As described above, a plurality of push-up members are brought into contact with the lower surface of the outer peripheral portion of the wafer adsorbed on the placing surface of the electrostatic chuck, and the wafer is pushed up by the pushing-up member to be separated from the placing surface. The push-up member is brought into contact with the wafer and pushed up before the other push-up members.

As a result, when the specific push-up member comes into contact with the wafer and one outer peripheral portion of the wafer is pushed up,
The wafer is sequentially peeled from the mounting surface from the one outer peripheral portion toward the other outer peripheral portion. Therefore,
The outer periphery of this wafer is pushed up against the linear suction force and the warpage of the entire wafer is reduced, so even if a large suction force remains, it can be removed from the mounting surface without damaging the wafer. As a result, there is an effect that the leaving time until the suction force is reduced can be shortened and the productivity can be improved.

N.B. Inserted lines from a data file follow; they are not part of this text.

File: src/rtl/hazard_scoreboard.sv
// ID-stage hazard scoreboard: per-register cycles-until-forwardable countdowns driving stall/bubble.
// Optional stall/flush cycle counters are enabled with `define HAZARD_STALL_STATS_EN.
module hazard_scoreboard #(
    parameter int unsigned MUL_LAT = 3,
    parameter int unsigned CNT_W   = 3
) (
    input  logic       clk_i,
    input  logic       rst_i,
    input  logic       id_valid_i,
    input  logic [4:0] id_rsaddr_i,
    input  logic [4:0] id_rtaddr_i,
    input  logic       id_rs_used_i,
    input  logic       id_rt_used_i,
    input  logic       id_wb_i,
    input  logic [4:0] id_writeaddr_i,
    input  logic [1:0] id_lat_i,
    input  logic       flush_i,
    output logic       stall_o,
    output logic       ifid_write_o,
    output logic       idex_bubble_o,
    output logic       busy_o
`ifdef HAZARD_STALL_STATS_EN
    ,
    output logic [15:0] stall_cnt_o,
    output logic [15:0] flush_cnt_o
`endif
);

    localparam int unsigned NREG  = 32;
    localparam int unsigned AW    = 5;
    localparam int unsigned STATW = 16;
    localparam logic [1:0]  LAT_LOAD = 2'b01;
    localparam logic [1:0]  LAT_MUL  = 2'b10;

    logic [CNT_W-1:0] cnt_q [NREG];
    logic [CNT_W-1:0] cnt_d [NREG];

    logic [CNT_W-1:0] issue_val_c;
    logic [CNT_W-1:0] rs_cnt_c;
    logic [CNT_W-1:0] rt_cnt_c;
    logic [CNT_W-1:0] wr_cnt_c;
    logic             raw_c;
    logic             waw_c;
    logic             stall_c;
    logic             issue_c;
    logic             busy_c;

    // Hazard detection and issue decision for the instruction sitting in ID.
    always_comb begin
        issue_val_c = '0;
        case (id_lat_i)
            LAT_LOAD: issue_val_c = CNT_W'(1);
            LAT_MUL:  issue_val_c = CNT_W'(MUL_LAT - 1);
            default:  issue_val_c = '0;
        endcase

        rs_cnt_c = cnt_q[id_rsaddr_i];
        rt_cnt_c = cnt_q[id_rtaddr_i];
        wr_cnt_c = cnt_q[id_writeaddr_i];

        raw_c = id_valid_i &
                ((id_rs_used_i & (id_rsaddr_i != '0) & (rs_cnt_c != '0)) |
                 (id_rt_used_i & (id_rtaddr_i != '0) & (rt_cnt_c != '0)));
        // A younger write must not retire ahead of an older, slower one.
        waw_c = id_valid_i & id_wb_i & (id_writeaddr_i != '0) & (wr_cnt_c > issue_val_c);

        stall_c = (raw_c | waw_c) & ~flush_i;
        issue_c = id_valid_i & id_wb_i & (id_writeaddr_i != '0) & ~stall_c & ~flush_i;
    end

    // Countdown update: a fresh issue overrides the decrement on its own register.
    always_comb begin
        busy_c   = 1'b0;
        cnt_d[0] = '0;
        for (int unsigned r = 1; r < NREG; r++) begin
            cnt_d[r] = cnt_q[r];
            if (issue_c && (id_writeaddr_i == AW'(r))) begin
                cnt_d[r] = issue_val_c;
            end else if (cnt_q[r] != '0) begin
                cnt_d[r] = cnt_q[r] - CNT_W'(1);
            end
            busy_c = busy_c | (cnt_q[r] != '0);
        end
    end

    always_ff @(posedge clk_i) begin
        if (rst_i) begin
            for (int unsigned r = 0; r < NREG; r++) begin
                cnt_q[r] <= '0;
            end
        end else begin
            for (int unsigned r = 0; r < NREG; r++) begin
                cnt_q[r] <= cnt_d[r];
            end
        end
    end

    assign stall_o       = stall_c;
    assign ifid_write_o  = ~stall_c;
    assign idex_bubble_o = stall_c;
    assign busy_o        = busy_c;

`ifdef HAZARD_STALL_STATS_EN
    logic [STATW-1:0] stall_cnt_q;
    logic [STATW-1:0] stall_cnt_d;
    logic [STATW-1:0] flush_cnt_q;
    logic [STATW-1:0] flush_cnt_d;

    // Saturating event counters.
    always_comb begin
        stall_cnt_d = stall_cnt_q;
        flush_cnt_d = flush_cnt_q;
        if (stall_c && (stall_cnt_q != {STATW{1'b1}})) begin
            stall_cnt_d = stall_cnt_q + STATW'(1);
        end
        if (flush_i && (flush_cnt_q != {STATW{1'b1}})) begin
            flush_cnt_d = flush_cnt_q + STATW'(1);
        end
    end

    always_ff @(posedge clk_i) begin
        if (rst_i) begin
            stall_cnt_q <= '0;
            flush_cnt_q <= '0;
        end else begin
            stall_cnt_q <= stall_cnt_d;
            flush_cnt_q <= flush_cnt_d;
        end
    end

    assign stall_cnt_o = stall_cnt_q;
    assign flush_cnt_o = flush_cnt_q;
`endif

endmodule

File: config.mk
export PLATFORM = sky130hd
export DESIGN_NAME = hazard_scoreboard
export DESIGN_NICKNAME = d
export VERILOG_FILES = /design/src/rtl/hazard_scoreboard.sv
export SDC_FILE = /design/constraint.sdc
export NUM_CORES = 1
export LEC_CHECK = 0
export CAP_MARGIN = 20
export CORE_UTILIZATION = 55
export CTS_CLUSTER_DIAMETER = 40
export DETAILED_ROUTE_END_ITERATION = 8
export PLACE_DENSITY_LB_ADDON = 0.15
export REMOVE_ABC_BUFFERS = 1
export SLEW_MARGIN = 20
export SYNTH_ARGS = -nofsm -noshare
export SYNTH_HDL_FRONTEND = slang
export SYNTH_SLANG_ARGS = --single-unit
export TNS_END_PERCENT = 30
File: constraint.sdc
create_clock -name clk_i -period 9.4 [get_ports clk_i]
set_input_delay 2.82 -clock clk_i [delete_from_list [all_inputs] [get_ports clk_i]]
set_output_delay 2.82 -clock clk_i [all_outputs]
set_load 0.02 [all_outputs]
==> reports/metrics.cfg <==
[layout]
final_cell_mix = nor2_1, dfxtp_1, a21oi_1
final_common_cell = nor2_1
reg_top3 = cnt_q: 93 flops
drive_gt1_share_pct = 21.55
fill_cells = 1161
layout.nets = 872
fin_area_sq_um = 8362
largest_reg_flops = 93
top_register = cnt_q
final_util_pct = 62.65
areaGrowthSynthToFinish_pct = 9.900

[clock_tree]
cts_tree = done
max-clock-path-buffers = 2
h-tree-depth = 3
cts.clk_slew.worst_paths_ps = 60
cts_buffers = 9
clock-sinks = 93
cts-root-buf = clkbuf_16
post_cts_buffers = 0
worstSkewPairLatency_ps = 360

[global_routing]
gr-max-usage-layer = met2
use_met3_pct = 9.648
grt_pass1_vias = 6656
groute.layer.met2.usage_pct = 56.18
grt_pass1_wl_microns = 37790
grt_max_degree = 51
overflow = 0
antenna_found_initial = 1
gr-usage-all-layers_pct = 34.93
use_met1_pct = 44.05

[synth]
synth_top_cell_by_area = dfxtp_1
ys_ff_latch = 93
yosys_warnings = 0
synth.distinct_cells = 59
syn_inst = 808
synth_edf_count = 0
ys_async_sr_fraction_pct = 0
synthFlopType = dfxtp_1
syn-cell-area_sq_um = 7609
synth_top_area_share_pct = 24.47
syn_avg_cell_area_sq_um = 9.417
yosysSeqAreaShare_pct = 24.47
synthTopCellsByArea = dfxtp_1, mux2_4, nand4_4

[critical_path]
crit_arrival_ps = 6480
cp.required_ps = 6580
critical-path-top-delay-family = buffers and inverters
cp_slowest_cell = clkdlybuf4s50_1
worstSetupEndpointType = output pin
cp-start-kind = input pin
cpPeakStageDelay_ps = 600
crit_type = in -> out
crit_chain = clkdlybuf4s50_1 > buf_12 > mux4_2 > mux4_2 > mux2_2 > ha_1 > a21oi_1 > a21oi_1 > nor2_1 > a2bb2oi_4 > a31oi_2 > inv_1 > clkdlybuf4s50_1
cp_num_buf_inv = 4
cp_max_fo = 12

[routing]
dr.pass1.iters = 5
viasPerCell = 6.736
wl_per_cell_microns = 24.14
num_vias = 6756
drt-total-wl_microns = 24210
ant_nets = 0
drt_iter0_drc = 640
drc_errors = 0

[power_and_ir_drop]
power_leakage_nw = 2.998
peakVddDrop_v = 0.0001522
p_per_area_nw_per_um2 = 237.0

[worst_hold_path]
min_path_type = reg -> reg

[place]
place_congestion = 0.9628
portBuffers = 27
dpl_cell_area_sq_um = 8036
dp_hpwl_microns = 17520

[run_status]
status = finished, final reports clean

[floorplanning]
core_area_sq_um = 13350
fp.dieW_microns = 119.6
die_h_microns = 119.6
initial_core_util_pct = 57.00
dieArea_sq_um = 14310
rows = 42
pin_count = 28

[timing]
period_share_pct = 98.96
fin_crit_ps = 9302
skew_ps = 8.380
slew_headroom_pct = 33.95
hold_violations = 0
setup_viol = 0
fmax_ghz = 0.1075
whs_ps = 546.7
rsz0062_at_grt = false
worst_pin_slew_ps = 981.6
drv_slew = 0
fin_tns_setup_ps = 0

[flow_run]
cap_viol_max_count = 0

==> stage by stage <==
step	total power, mW	worst slack (ps)	std cells
4_1_cts	1.969	56.76	1002
6_report	1.982	97.71	1003
2_1_floorplan	1.286	-2864	756
3_3_place_gp	1.525	99.55	986
5_1_grt	2.101	26.63	1002
3_5_place_dp	1.562	75.90	986
==> worst register-to-register path, delay by kind of cell, from the launching register on <==
family / cells / cell delay [ps]
buffers and inverters: 1 / 740
and+or+nand+nor: 2 / 500
AOI/OAI and AO/OA: 3 / 360
DFF: 1 / 380
adders and majority gates: 1 / 310
muxes: 4 / 1630
==> routing by layer <==
metal,up-vias,part of all wire [%]
li1,3082,-
met1,3310,41
met2,303,47
met3,61,9.3
met4,0,3.3
met5,-,0
==> cell families (layout without fill, tap and decap cells) <==
family | after synthesis | in the layout | share of synthesized area (%)
mux | 99 | 99 | 21.25
simple gates | 331 | 331 | 29.58
flops | 93 | 93 | 24.47
buf+inv | 82 | 100 | 5.575
xor+xnor | 25 | 25 | 2.878
fa+ha+maj | 27 | 27 | 4.440
other cells | 0 | 1 | 0
compound gates | 151 | 151 | 11.81
==> what timing repair did <==
action / in CTS / in global routing
hold buffers: 0 / 0
gates resized for setup: 0 / 1
setup endpoints to repair: 0 / 3
endpoints found under the hold margin: 0 / 0
==> Yosys cell counts, types with 5 or more instances <==
master,number
or4_1,21
nor4_1,31
o21ai_0,44
a21oi_1,66
ha_1,27
dfxtp_1,93
mux2_2,8
nand4_4,29
nand4_1,9
nand2_1,25
nor2_1,96
nor3b_1,28
inv_1,30
or3_1,5
mux2i_1,7
nor2b_1,6
nor3_1,42
nand3b_1,7
xor2_1,25
mux2_4,58
nand3_1,6
and3b_1,5
mux4_2,26
clkbuf_1,28
a211oi_1,8
buf_2,9
nand2b_1,7
==> final cells by class <==
cell class	instances	area (sq um)	share of cell area, %
Clock buffer	10	229.0	2.738
Antenna cell	1	2.502	0.02993
Sequential cell	93	1862	22.27
Timing Repair Buffer	54	488.0	5.836
Multi-Input combinational cell	633	5360	64.10
Tap cell	176	220.2	2.634
Clock inverter	6	87.58	1.047
Inverter	30	112.6	1.347
==> power breakdown <==
part / internal [mW] / switching [mW]
combinational: 0.424 / 0.507
sequential: 0.491 / 0.157
clock: 0.233 / 0.170
==> final timing paths <==
kind | start | endpoint | slack, ps | cells past startpoint
min reg2reg | cnt_q[3][2]$_SDFFE_PP0P_ | cnt_q[3][2]$_SDFFE_PP0P_ | 550 | 1
max | id_writeaddr_i[1] | ifid_write_o | 100 | 13
max reg2reg | cnt_q[25][1]$_SDFFE_PP0P_ | cnt_q[27][0]$_SDFFE_PP0P_ | 5370 | 11
min | cnt_q[3][2]$_SDFFE_PP0P_ | cnt_q[3][2]$_SDFFE_PP0P_ | 550 | 1
No activity file was read; power rests on OpenSTA's default activity.
==> patch 1 (same flow settings) <==
The option `HAZARD_STALL_STATS_EN` is turned on by a define.
--- a/src/rtl/hazard_scoreboard.sv
+++ b/src/rtl/hazard_scoreboard.sv
@@ -2,2 +2,4 @@
 // Optional stall/flush cycle counters are enabled with `define HAZARD_STALL_STATS_EN.
+`define HAZARD_STALL_STATS_EN
+
 module hazard_scoreboard #(
New outputs: flush_cnt_o and stall_cnt_o. Function: not settled (the Yosys comparison gave no result); the edit may change what the design does.
==> patch 1 against the unedited design <==
  * Power grew 20%
  * Largest power group unchanged
  * Critical path depth grew 3
  * Synthesized cell count grew 19%
  * Worst setup slack gained 0.020 ns
  * Largest cell class unchanged
  * Routed wire length shrank 2.0%
  * Area after synthesis grew 8.9%
  * Non-clock buffer count grew 35
  * Design area grew 17%
  * Sequential cell count grew 32
  * Register-to-register slack lost 0.61 ns
==> patch 1: results <==
export IMPL_synthXorXnorAreaFrac_pct=4.12
export IMPL_clk_latency_ns=0.43
export IMPL_grt_use_total_pct=31.1
export IMPL_n_fill_cell=1199
export IMPL_p_seq_uw=782
export IMPL_nClkBuffers=22
export IMPL_clk_share_pct=6.57
export IMPL_status="finished clean"
export IMPL_p_clk_uw=721
export IMPL_ys_types=65
export IMPL_non_clock_buffer_count=89
export IMPL_crit_family="simple AND/OR/NAND/NOR gates"
export IMPL_yosys_top_cells_area="dfxtp_1, mux2_2, mux4_2"
export IMPL_multi_input_area_share_pct=55.8
export IMPL_numCtsBuffers=17
export IMPL_inv_count=32
export IMPL_grt_use_met3_pct=8.55
export IMPL_multi_input_gates=755
export IMPL_grt_use_met1_pct=40.5
export IMPL_met3_length_um=2280
export IMPL_synthAdderAreaFrac_pct=4.38
export IMPL_worst_r2r_setup_slack_ns=4.76
export IMPL_ys_seq_area_share_pct=30.2
export IMPL_seqPwrFrac_pct=32.9
export IMPL_ctsResizeCount=15
export IMPL_drive_gt1_share_pct=17.3
export IMPL_cts_sinks=125
export IMPL_p_leak_nw=3.63
export IMPL_reg2reg_from="cnt_q[29][1]$_SDFFE_PP0P_"
export IMPL_yosys_area_top_type_share_pct=30.2
export IMPL_clock_skew_ns=0.0114
export IMPL_reg2reg_depth=14
-- patch 1: cell count changes in the layout (fill, tap and decap cells not counted), moves of 15 or more --
| cell | before | now |
|---|---|---|
| nand3_1 | 6 | 28 |
| mux2_4 | 58 | 3 |
| nor2b_1 | 5 | 26 |
| nor2_1 | 95 | 135 |
| clkdlybuf4s50_1 | 25 | 53 |
| nor4_1 | 31 | 16 |
| dfxtp_1 | 93 | 125 |
| nor3b_1 | 28 | 8 |
| nand4_4 | 29 | 0 |
| mux2_2 | 8 | 60 |
-- patch 1: metrics by stage --
stage	setup slack [ns]	area [um^2]	setup TNS, ns	cells
floorplan	0.476	8070	0	912
global placement	-0.410	9110	-1.18	1184
detailed placement	-0.468	9110	-1.35	1184
CTS	0.0525	9780	0	1217
global route	-0.0259	9800	-0.0513	1217
finish	0.118	9800	0	1217
-- patch 1: worst min-delay path by stage --
| stage | from | end | slack [ns] | cells past startpoint |
|---|---|---|---|---|
| final | stall_cnt_o[1]$_SDFFE_PP0P_ | stall_cnt_o[1]$_SDFFE_PP0P_ | 0.52 | 2 |
| after global routing | cnt_q[4][2]$_SDFFE_PP0P_ | cnt_q[4][2]$_SDFFE_PP0P_ | 0.54 | 1 |
| after CTS | cnt_q[6][2]$_SDFFE_PP0P_ | cnt_q[6][2]$_SDFFE_PP0P_ | 0.52 | 1 |
| after global placement | flush_cnt_o[1]$_SDFFE_PP0P_ | flush_cnt_o[1]$_SDFFE_PP0P_ | 0.49 | 2 |
| after floorplan | cnt_q[3][2]$_SDFFE_PP0P_ | cnt_q[3][2]$_SDFFE_PP0P_ | 0.48 | 1 |
| after detailed placement | flush_cnt_o[1]$_SDFFE_PP0P_ | flush_cnt_o[1]$_SDFFE_PP0P_ | 0.50 | 2 |
==> patch 2 (config.mk and constraints unchanged) <==
Without the edit above. Set the localparam `NREG` to 64 (it was 32).
--- a/src/rtl/hazard_scoreboard.sv
+++ b/src/rtl/hazard_scoreboard.sv
@@ -28,3 +28,3 @@
 
-    localparam int unsigned NREG  = 32;
+    localparam int unsigned NREG  = 64;
     localparam int unsigned AW    = 5;
Function: not settled (the Yosys comparison gave no result); the edit may change what the design does.
==> patch 2 against the unedited design <==
  * Cell count up 65%
  * Power up 82%
  * Routed wire length up 43%
  * Register-to-register slack worse by 0.45 ns
  * Sequential power up 94%
  * Design area up 53%
  * Area after synthesis up 53%
  * Critical path type unchanged
  * Sequential cell count up 96
  * Count of clock-buffer cells in the layout up 11
  * Critical path depth up 1
  * Worst setup slack better by 0.33 ns
==> patch 2: results <==
export IMPL_status="finished clean"
export IMPL_place_gp_congestion=0.974
export IMPL_drive_gt1_share_pct=14.8
export IMPL_nNetsFinal=1460
export IMPL_p_leak_nw=4.93
export IMPL_place_inst=1627
export IMPL_clk_latency_ns=0.44
export IMPL_routedWlPerCell_um=20.9
export IMPL_ys_seq_area_share_pct=32.5
export IMPL_dp_slack_ns=0.0319
export IMPL_postSynthAreaPerCell_um2=8.48
export IMPL_antenna_found_initial=0
export IMPL_yosys_top_cells_area="dfxtp_1, mux2_2, ha_1"
export IMPL_clock_skew_ns=0.0104
export IMPL_reg2reg_depth=12
export IMPL_whs_endpoint="cnt_q[6][2]$_SDFFE_PP0P_"
export IMPL_diodes=0
export IMPL_grt_pass1_vias=9581
export IMPL_reg2reg_from="cnt_q[15][1]$_SDFFE_PP0P_"
export IMPL_grt_first_pass_wirelength_um=53700
export IMPL_n_fill_cell=1824
export IMPL_slew_headroom_pct=28.2
export IMPL_vdd_drop_max_uv=160
export IMPL_port_buffers=27
export IMPL_synthTopCellsByCount="dfxtp_1, nor2_1, a21oi_1"
export IMPL_reg_top3="cnt_q (189)"
export IMPL_whs_ns=0.485
export IMPL_grt_use_total_pct=32.2
export IMPL_post_dp_cell_area_um2=12200
export IMPL_critPathMaxFanout=3
export IMPL_synthArstFlopShare_pct=0
export IMPL_wl_um=34700
export IMPL_ys_types=63
export IMPL_area_growth_pct=9.86
export IMPL_drt_iter0_markers=1001
export IMPL_numCtsBuffers=17
export IMPL_dr_pass1_iters=6
export IMPL_grt_max_degree=91
export IMPL_min_from="cnt_q[6][2]$_SDFFE_PP0P_"
export IMPL_r2r_end="cnt_q[12][1]$_SDFFE_PP0P_"
export IMPL_htreeDepth=4
export IMPL_vias_per_cell=6.44
export IMPL_worst_r2r_setup_slack_ns=4.92
export IMPL_dp_hpwl_um=25200
==> patch 2: layout make-up <==
| type | instances | area share (%) |
|---|---|---|
| timing repair buffer | 60 | 4.10 |
| tap | 270 | 2.64 |
| clock buffer | 21 | 3.68 |
| inverter | 69 | 2.03 |
| sequential | 189 | 29.6 |
| clock inverter | 8 | 0.862 |
| multi-input combinational | 1040 | 57.1 |
==> patch 2: cell families (layout without fill, tap and decap cells) <==
family,after synthesis,after routing,synth area share (%)
adder cells (fa/ha/maj),59,59,6.35
AO/OA/AOI/OAI,290,290,15.2
multiplexers,134,134,15.0
AND/OR/NAND/NOR,500,500,21.7
buffers and inverters,142,158,4.91
XOR/XNOR,57,57,4.29
flip-flops,189,189,32.5
==> patch 2: what timing repair did <==
item | in CTS | in global routing
resized for setup | 0 | 5
buffers inserted | 0 | 0
endpoints found under the setup margin | 0 | 3
==> patch 2: worst max path at each step <==
stage / slack, ns / cells after the start / to
2_1_floorplan: 0.80 / 11 / idex_bubble_o
3_3_place_gp: 0.08 / 14 / ifid_write_o
3_5_place_dp: 0.03 / 14 / ifid_write_o
4_1_cts: 0.002 / 14 / ifid_write_o
5_1_grt: 0.26 / 15 / idex_bubble_o
6_report: 0.42 / 14 / idex_bubble_o
==> patch 2: power breakdown <==
| part | switching [mW] | internal (mW) | total [mW] |
|---|---|---|---|
| clock network | 0.327 | 0.412 | 0.738 |
| logic | 0.887 | 0.723 | 1.61 |
| registers | 0.240 | 1.02 | 1.26 |
| total | 1.45 | 2.16 | 3.61 |
==> patch 2: per-layer routing <==
layer / vias up / part of all wire, % / global-route usage (%)
met2: 498 / 44 / 49.9
met1: 5063 / 44 / 44.0
met3: 73 / 9.4 / 7.22
li1: 5039 / - / -
met5: - / 0 / 0
met4: 0 / 2.9 / 11.2
==> patch 2: worst max-delay path: stages <==
cell,delay (ns)
clkdlybuf4s50_1,0.56
mux2_2,0.37
a22o_1,0.20
mux4_2,0.47
mux2_2,0.28
ha_1,0.31
a21oi_1,0.15
a221o_1,0.13
o211ai_1,0.14
nor2_1,0.18
nand2_1,0.10
o21ai_1,0.18
inv_1,0.07
dlymetal6s2s_1,0.20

[Brief description of drawings]

FIG. 1 illustrates the present invention, and is an explanatory diagram showing a push-up member in a standby state.

FIG. 2 is an explanatory view showing a state in which a specific push-up member is in contact with a wafer.

FIG. 3 is an explanatory view showing a state in which a wafer is peeled off in sequence from one side to the other side due to a rise of a specific push-up member.

FIG. 4 is an explanatory view showing a state in which the wafer is separated from the mounting surface.

FIG. 5 shows a conventional example and is an explanatory view showing a state in which a wafer is pushed up by a full push-up member.

FIG. 6 shows a conventional example and is an explanatory view showing a state where a wafer is damaged.

[Explanation of symbols]

 1 Wafer 2 Electrostatic chuck 2a Mounting surface 2b Through hole 3 Push-up member

Claims (1)

[Claims] 1. An electrostatic chuck forced disengagement in which a plurality of push-up members are brought into contact with the lower surface of the outer peripheral portion of the wafer attracted to the mounting surface of the electrostatic chuck, and the wafer is pushed up by the push-up member to separate from the mounting surface. A method of forcibly releasing an electrostatic chuck, characterized in that a specific push-up member is brought into contact with a wafer and pushed up prior to another push-up member.